[[ DATA RECORDS, beginning ]]

--- src/rtl/mem_access_unit_if.sv ---
// Request/response and data-memory signal bundle for mem_access_unit.
// slave is the unit's view; master is the CPU-plus-memory side.
interface mem_access_unit_if #(
    parameter int ADDR_WIDTH = 10
);
    logic                  req_valid;
    logic                  req_ready;
    logic                  req_write;
    logic [1:0]            req_size;
    logic                  req_signed;
    logic [ADDR_WIDTH+1:0] req_addr;
    logic [31:0]           req_wdata;
    logic                  resp_valid;
    logic [31:0]           resp_rdata;
    logic                  resp_err;
    logic [ADDR_WIDTH-1:0] mem_address;
    logic [31:0]           mem_dataIn;
    logic                  mem_we;
    logic [31:0]           mem_dataOut;

    modport slave (
        input  req_valid, req_write, req_size, req_signed, req_addr, req_wdata, mem_dataOut,
        output req_ready, resp_valid, resp_rdata, resp_err, mem_address, mem_dataIn, mem_we
    );

    modport master (
        output req_valid, req_write, req_size, req_signed, req_addr, req_wdata, mem_dataOut,
        input  req_ready, resp_valid, resp_rdata, resp_err, mem_address, mem_dataIn, mem_we
    );
endinterface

[[ DATA RECORDS, end ]]

Only one number is wanted: how many lines in the records above contain the string "output".

2